→ Task to carry out:
Once the line containing "worst_ep_required_time_ns: 2.54" is found in the records below, return it and each following line exactly, up to and including the line containing "drive_above_1_share_pct: 30.8", and nothing else.

[Saved data entries]
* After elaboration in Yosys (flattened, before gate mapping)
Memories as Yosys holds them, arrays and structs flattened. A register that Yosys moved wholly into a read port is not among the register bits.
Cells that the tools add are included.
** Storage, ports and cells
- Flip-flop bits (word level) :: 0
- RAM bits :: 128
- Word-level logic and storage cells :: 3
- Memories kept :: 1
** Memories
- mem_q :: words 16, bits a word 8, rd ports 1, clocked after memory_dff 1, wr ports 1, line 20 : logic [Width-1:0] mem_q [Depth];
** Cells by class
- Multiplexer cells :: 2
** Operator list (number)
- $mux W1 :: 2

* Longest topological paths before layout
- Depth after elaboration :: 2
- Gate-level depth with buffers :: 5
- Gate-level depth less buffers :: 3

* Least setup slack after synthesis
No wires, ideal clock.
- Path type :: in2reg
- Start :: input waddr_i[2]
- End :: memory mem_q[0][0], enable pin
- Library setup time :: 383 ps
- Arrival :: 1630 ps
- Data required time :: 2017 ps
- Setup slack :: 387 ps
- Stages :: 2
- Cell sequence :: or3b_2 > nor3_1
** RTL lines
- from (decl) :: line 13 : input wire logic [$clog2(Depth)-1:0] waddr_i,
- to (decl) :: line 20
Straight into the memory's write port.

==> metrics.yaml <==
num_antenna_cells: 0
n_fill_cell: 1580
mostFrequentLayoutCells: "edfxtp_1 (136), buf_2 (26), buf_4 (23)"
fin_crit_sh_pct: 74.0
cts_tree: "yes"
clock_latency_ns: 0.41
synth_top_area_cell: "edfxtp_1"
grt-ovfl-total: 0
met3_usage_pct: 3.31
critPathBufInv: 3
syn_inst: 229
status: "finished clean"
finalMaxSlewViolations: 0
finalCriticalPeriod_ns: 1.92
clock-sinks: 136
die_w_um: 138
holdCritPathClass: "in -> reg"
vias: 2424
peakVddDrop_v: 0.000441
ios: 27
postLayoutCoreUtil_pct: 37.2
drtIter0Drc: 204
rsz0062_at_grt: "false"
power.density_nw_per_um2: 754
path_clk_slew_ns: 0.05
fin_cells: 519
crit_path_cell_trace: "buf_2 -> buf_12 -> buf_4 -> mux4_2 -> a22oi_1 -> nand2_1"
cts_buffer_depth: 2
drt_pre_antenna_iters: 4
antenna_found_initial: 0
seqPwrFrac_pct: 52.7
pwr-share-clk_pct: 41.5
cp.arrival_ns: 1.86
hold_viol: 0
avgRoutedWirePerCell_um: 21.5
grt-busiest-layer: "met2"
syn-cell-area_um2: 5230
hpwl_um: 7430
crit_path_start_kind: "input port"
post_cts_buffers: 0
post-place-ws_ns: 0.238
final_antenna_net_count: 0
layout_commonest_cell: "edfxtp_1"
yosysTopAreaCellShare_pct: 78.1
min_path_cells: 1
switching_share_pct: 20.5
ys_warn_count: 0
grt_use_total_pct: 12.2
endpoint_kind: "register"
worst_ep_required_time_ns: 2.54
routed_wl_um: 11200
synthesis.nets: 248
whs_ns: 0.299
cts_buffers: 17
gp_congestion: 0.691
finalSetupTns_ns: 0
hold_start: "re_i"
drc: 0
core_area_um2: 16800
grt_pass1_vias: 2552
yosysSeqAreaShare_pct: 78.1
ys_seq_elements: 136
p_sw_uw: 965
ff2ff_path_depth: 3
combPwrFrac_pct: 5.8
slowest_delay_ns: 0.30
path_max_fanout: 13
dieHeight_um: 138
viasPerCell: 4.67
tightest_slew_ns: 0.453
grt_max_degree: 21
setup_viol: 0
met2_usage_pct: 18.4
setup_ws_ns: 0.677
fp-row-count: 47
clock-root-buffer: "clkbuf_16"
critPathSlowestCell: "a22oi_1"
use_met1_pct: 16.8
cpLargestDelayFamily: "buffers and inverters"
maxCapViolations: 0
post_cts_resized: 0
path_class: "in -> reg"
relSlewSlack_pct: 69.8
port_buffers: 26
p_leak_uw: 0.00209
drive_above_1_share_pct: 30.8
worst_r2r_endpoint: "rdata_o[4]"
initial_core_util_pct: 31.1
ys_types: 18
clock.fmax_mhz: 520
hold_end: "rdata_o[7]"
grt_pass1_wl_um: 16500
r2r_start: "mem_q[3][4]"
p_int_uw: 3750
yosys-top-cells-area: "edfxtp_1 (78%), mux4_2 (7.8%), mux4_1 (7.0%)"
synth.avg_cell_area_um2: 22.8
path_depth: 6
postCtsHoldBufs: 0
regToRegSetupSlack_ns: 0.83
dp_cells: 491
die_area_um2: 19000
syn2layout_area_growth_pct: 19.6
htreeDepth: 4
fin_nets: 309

→ Response:
worst_ep_required_time_ns: 2.54
routed_wl_um: 11200
synthesis.nets: 248
whs_ns: 0.299
cts_buffers: 17
gp_congestion: 0.691
finalSetupTns_ns: 0
hold_start: "re_i"
drc: 0
core_area_um2: 16800
grt_pass1_vias: 2552
yosysSeqAreaShare_pct: 78.1
ys_seq_elements: 136
p_sw_uw: 965
ff2ff_path_depth: 3
combPwrFrac_pct: 5.8
slowest_delay_ns: 0.30
path_max_fanout: 13
dieHeight_um: 138
viasPerCell: 4.67
tightest_slew_ns: 0.453
grt_max_degree: 21
setup_viol: 0
met2_usage_pct: 18.4
setup_ws_ns: 0.677
fp-row-count: 47
clock-root-buffer: "clkbuf_16"
critPathSlowestCell: "a22oi_1"
use_met1_pct: 16.8
cpLargestDelayFamily: "buffers and inverters"
maxCapViolations: 0
post_cts_resized: 0
path_class: "in -> reg"
relSlewSlack_pct: 69.8
port_buffers: 26
p_leak_uw: 0.00209
drive_above_1_share_pct: 30.8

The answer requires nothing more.